▶ Problem statement
Retype, word for word, every line from the one holding "al_pending | 2 |" through the one holding "Timing Repair Buffer | 236 | 2080" in the entries below, both included, and only those lines.

Saved data entries
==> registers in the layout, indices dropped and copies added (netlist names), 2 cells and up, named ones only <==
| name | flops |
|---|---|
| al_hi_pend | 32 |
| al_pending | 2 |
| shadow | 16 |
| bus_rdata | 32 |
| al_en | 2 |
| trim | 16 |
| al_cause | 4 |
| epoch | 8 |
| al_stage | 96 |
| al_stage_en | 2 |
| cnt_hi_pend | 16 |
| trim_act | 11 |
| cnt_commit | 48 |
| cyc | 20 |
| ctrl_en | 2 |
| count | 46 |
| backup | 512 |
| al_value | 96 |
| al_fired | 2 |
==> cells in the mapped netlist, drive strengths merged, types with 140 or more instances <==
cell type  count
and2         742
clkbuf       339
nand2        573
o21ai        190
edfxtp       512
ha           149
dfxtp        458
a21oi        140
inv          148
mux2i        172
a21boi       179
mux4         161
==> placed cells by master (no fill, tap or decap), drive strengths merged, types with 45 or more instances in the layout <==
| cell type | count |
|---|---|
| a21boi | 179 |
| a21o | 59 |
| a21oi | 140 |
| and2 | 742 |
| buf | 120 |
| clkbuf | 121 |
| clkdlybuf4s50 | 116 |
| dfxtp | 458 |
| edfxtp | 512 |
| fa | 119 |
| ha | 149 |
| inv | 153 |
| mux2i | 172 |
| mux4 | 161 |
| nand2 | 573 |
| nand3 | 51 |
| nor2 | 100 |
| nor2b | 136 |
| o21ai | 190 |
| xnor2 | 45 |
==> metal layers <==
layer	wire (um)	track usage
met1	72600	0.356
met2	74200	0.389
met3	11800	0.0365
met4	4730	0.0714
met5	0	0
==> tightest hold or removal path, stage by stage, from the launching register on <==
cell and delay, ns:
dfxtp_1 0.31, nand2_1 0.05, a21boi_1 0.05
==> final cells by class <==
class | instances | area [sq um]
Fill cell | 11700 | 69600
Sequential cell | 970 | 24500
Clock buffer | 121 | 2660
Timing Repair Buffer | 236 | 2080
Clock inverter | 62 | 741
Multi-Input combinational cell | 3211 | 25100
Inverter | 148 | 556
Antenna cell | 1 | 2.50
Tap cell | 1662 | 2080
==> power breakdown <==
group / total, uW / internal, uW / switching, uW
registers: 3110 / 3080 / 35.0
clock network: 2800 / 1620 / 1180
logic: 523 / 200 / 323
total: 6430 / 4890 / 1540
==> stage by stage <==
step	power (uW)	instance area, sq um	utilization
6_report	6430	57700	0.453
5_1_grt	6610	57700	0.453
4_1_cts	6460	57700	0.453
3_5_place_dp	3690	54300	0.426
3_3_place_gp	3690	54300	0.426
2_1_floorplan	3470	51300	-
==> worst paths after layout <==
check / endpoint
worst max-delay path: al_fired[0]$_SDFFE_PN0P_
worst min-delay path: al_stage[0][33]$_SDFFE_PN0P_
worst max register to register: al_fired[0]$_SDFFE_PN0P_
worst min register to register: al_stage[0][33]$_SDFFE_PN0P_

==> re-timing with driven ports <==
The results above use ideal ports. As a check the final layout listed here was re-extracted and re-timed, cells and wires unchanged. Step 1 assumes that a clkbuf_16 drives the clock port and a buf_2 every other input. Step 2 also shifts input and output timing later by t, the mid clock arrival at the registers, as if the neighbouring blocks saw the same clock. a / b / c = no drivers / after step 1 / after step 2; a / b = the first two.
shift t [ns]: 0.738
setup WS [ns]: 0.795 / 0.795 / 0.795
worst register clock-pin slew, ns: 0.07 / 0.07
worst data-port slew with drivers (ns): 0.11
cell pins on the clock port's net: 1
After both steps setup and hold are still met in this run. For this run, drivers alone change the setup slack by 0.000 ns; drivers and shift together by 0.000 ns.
This design comes from an exercise in tuning for small area and a short achievable clock period on the open sky130 flow, not from production work.
Only simulation tests tie the RTL to the original design; equivalence was not proved.
No activity file was given, so power comes from the tool's default toggle rates.

==> flow/design.v (outline; a module is shown in full before it is edited, if it fits) <==
// module til_lane: 764 lines
// module til_lane_unit: 221 lines
module til_lane_unit #(
    parameter LANES = 4
) (
    input                    clk,
    input                    rst,
    input                    issue,
    input  [35:0]            instr,
    input  [LANES*18-1:0]    opa,
    input  [LANES*18-1:0]    opb,
    input  [LANES-1:0]       a_end,
    input  [LANES-1:0]       assigned,
    input                    batch_start,
    input                    flag_clr,
    output [LANES-1:0]       wr_en,
    output [LANES*18-1:0]    wr_data,
    output [LANES-1:0]       pred,
    output [LANES*4-1:0]     flags,
    output reg               trap,
    output reg [3:0]         trap_code
);
  // ...
==> flow/flow/run.sh <==
#!/bin/bash
set -euo pipefail
bash standard.sh SYNTH_ARGS=-noabc SETUP_SLACK_MARGIN=9 TNS_END_PERCENT=0 \
    'BUFFER_PORTS_ARGS=-buffer_cell sky130_fd_sc_hd__buf_2' finish > flow.log 2>&1
==> flow/standard.sh <==
#!/bin/bash
# synth_recipe.tcl (not shown) runs the flow's synth.tcl, then flattens the netlist and writes it again
# the make line also repeats each setting of config.mk as NAME=value (left out here)
make -C /OpenROAD-flow-scripts/flow DESIGN_CONFIG=/design/flow/config.mk WORK_HOME=/design/flow/orfs CLKGATE_MAP_FILE= SYNTH_SCRIPT=/design/flow/synth_recipe.tcl "${@:-finish}"
==> flow/config.mk <==
export PLATFORM = sky130hd
export DESIGN_NAME = til_lane_unit
export DESIGN_NICKNAME = til_lane_unit
export VERILOG_FILES = /design/flow/design.v
export SDC_FILE = /design/flow/constraint.sdc
export NUM_CORES = 8
export LEC_CHECK = 0
export ABC_AREA = 1
export CAP_MARGIN = 20
export CORE_MARGIN = 2
export CORE_UTILIZATION = 35
export PLACE_DENSITY = 0.42
export SLEW_MARGIN = 20
==> flow/constraint.sdc <==
create_clock -name core_clock -period 18.0 [get_ports {clk}]
set_input_delay 3.6000 -clock core_clock [delete_from_list [all_inputs] [get_ports {clk}]]
set_output_delay 3.6000 -clock core_clock [all_outputs]
set_load 0.01 [all_outputs]
From an optimization exercise on the open Yosys and OpenROAD flow, aimed at small area, a short achievable clock period and few clock cycles per item; shortcuts taken in it are not production practice.

==> 01-26 <==
## lattice_interp
module lattice_interp (
  input  wire        clk,
  input  wire        rst,
  input  wire        in_valid,
  input  wire [63:0] in_x,         
  output reg         in_ready,
  output reg         mem_rd,
  output reg  [16:0] mem_addr,
  input  wire [15:0] mem_rdata,    
  output reg         out_valid,
  output reg  [15:0] out_y
);
  wire [15:0] f0 = {in_x[11:0],  in_x[15:12]};
  wire [15:0] f1 = {in_x[27:16], in_x[31:28]};
  wire [15:0] f2 = {in_x[43:32], in_x[47:44]};
  wire [15:0] f3 = {in_x[59:48], in_x[63:60]};
  wire [5:0] cge = {f2 >= f3, f1 >= f3, f1 >= f2, f0 >= f3, f0 >= f2, f0 >= f1};
  wire [5:0] ceq = {f2 == f3, f1 == f3, f1 == f2, f0 == f3, f0 == f2, f0 == f1};
  wire [3:0] zm  = {f3 == 16'd0, f2 == 16'd0, f1 == 16'd0, f0 == 16'd0};
  reg         busy;        
  reg         fc;          
  reg         tk;          
  reg  [5:0]  rge, req;    
  reg  [3:0]  R;           
  reg  [3:0]  done;        
  reg  [15:0] ib;          
  wire g01 = rge[0], g02 = rge[1], g03 = rge[2], g12 = rge[3], g13 = rge[4], g23 = rge[5];
  wire g10 = ~rge[0] | req[0], g20 = ~rge[1] | req[1], g30 = ~rge[2] | req[2];
  ...
make LEC_CHECK=0 CAP_MARGIN=20 CORE_MARGIN=2 CORE_UTILIZATION=40 CTS_BUF_LIST=sky130_fd_sc_hd__clkbuf_4 SLEW_MARGIN=20 SYNTH_HIERARCHICAL=1 finish   # period 10.0 ns
run.sh (not shown) runs the stock make flow with config.mk's settings and CLKGATE_MAP_FILE= SYNTH_SCRIPT=/design/flow/synth_recipe.tcl, a recipe that flattens the netlist after the stock synthesis.
==> 09-27 (differences from 01-26) <==
==> flow/flow/run.sh (new file) <==
#!/bin/bash
# Standard layout, with plain buffers (buf_2) on the ports instead of the
# delay buffers the port-buffering step picks by default.
set -euo pipefail
bash standard.sh "BUFFER_PORTS_ARGS=-buffer_cell sky130_fd_sc_hd__buf_2" finish > standard.log 2>&1
==> flow/standard.sh (new file) <==
#!/bin/bash
# synth_recipe.tcl (not shown) runs the flow's synth.tcl, then flattens the netlist and writes it again
# the make line also repeats each setting of config.mk as NAME=value (left out here)
make -C /OpenROAD-flow-scripts/flow DESIGN_CONFIG=/design/flow/config.mk WORK_HOME=/design/flow/orfs CLKGATE_MAP_FILE= SYNTH_SCRIPT=/design/flow/synth_recipe.tcl "${@:-finish}"
removed: flow/run.sh
==> results.toml <==
[clock_tree]
cts_buffers = 66

[outcome]
status = "timing/DRC/antenna clean"

[setup_path]
worstPathCellList = "inv_1 > ha_1 > inv_1 > fa_1 > nand2b_1 > a21oi_1 > o21ai_0 > a21boi_0 > o21a_1 > o21a_1 > o21ai_0 > nor2b_1 > o311ai_0 > ha_1 > nand4_1 > a211o_1 > a22oi_1 > buf_4 > nand3_2 > nor4_2 > xor2_1"
path_buf_inv = 3

[cells_and_area]
buf_share_pct = 2.99
signal_buffers = 122
stdcell_count = 2598

[routing]
num_vias = 13800

[timing]
hold_ws_ns = 0.274
post-route-min-period_ns = 4.90
the above is filed under 09-27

▶ Exercise answer
| al_pending | 2 |
| shadow | 16 |
| bus_rdata | 32 |
| al_en | 2 |
| trim | 16 |
| al_cause | 4 |
| epoch | 8 |
| al_stage | 96 |
| al_stage_en | 2 |
| cnt_hi_pend | 16 |
| trim_act | 11 |
| cnt_commit | 48 |
| cyc | 20 |
| ctrl_en | 2 |
| count | 46 |
| backup | 512 |
| al_value | 96 |
| al_fired | 2 |
==> cells in the mapped netlist, drive strengths merged, types with 140 or more instances <==
cell type  count
and2         742
clkbuf       339
nand2        573
o21ai        190
edfxtp       512
ha           149
dfxtp        458
a21oi        140
inv          148
mux2i        172
a21boi       179
mux4         161
==> placed cells by master (no fill, tap or decap), drive strengths merged, types with 45 or more instances in the layout <==
| cell type | count |
|---|---|
| a21boi | 179 |
| a21o | 59 |
| a21oi | 140 |
| and2 | 742 |
| buf | 120 |
| clkbuf | 121 |
| clkdlybuf4s50 | 116 |
| dfxtp | 458 |
| edfxtp | 512 |
| fa | 119 |
| ha | 149 |
| inv | 153 |
| mux2i | 172 |
| mux4 | 161 |
| nand2 | 573 |
| nand3 | 51 |
| nor2 | 100 |
| nor2b | 136 |
| o21ai | 190 |
| xnor2 | 45 |
==> metal layers <==
layer	wire (um)	track usage
met1	72600	0.356
met2	74200	0.389
met3	11800	0.0365
met4	4730	0.0714
met5	0	0
==> tightest hold or removal path, stage by stage, from the launching register on <==
cell and delay, ns:
dfxtp_1 0.31, nand2_1 0.05, a21boi_1 0.05
==> final cells by class <==
class | instances | area [sq um]
Fill cell | 11700 | 69600
Sequential cell | 970 | 24500
Clock buffer | 121 | 2660
Timing Repair Buffer | 236 | 2080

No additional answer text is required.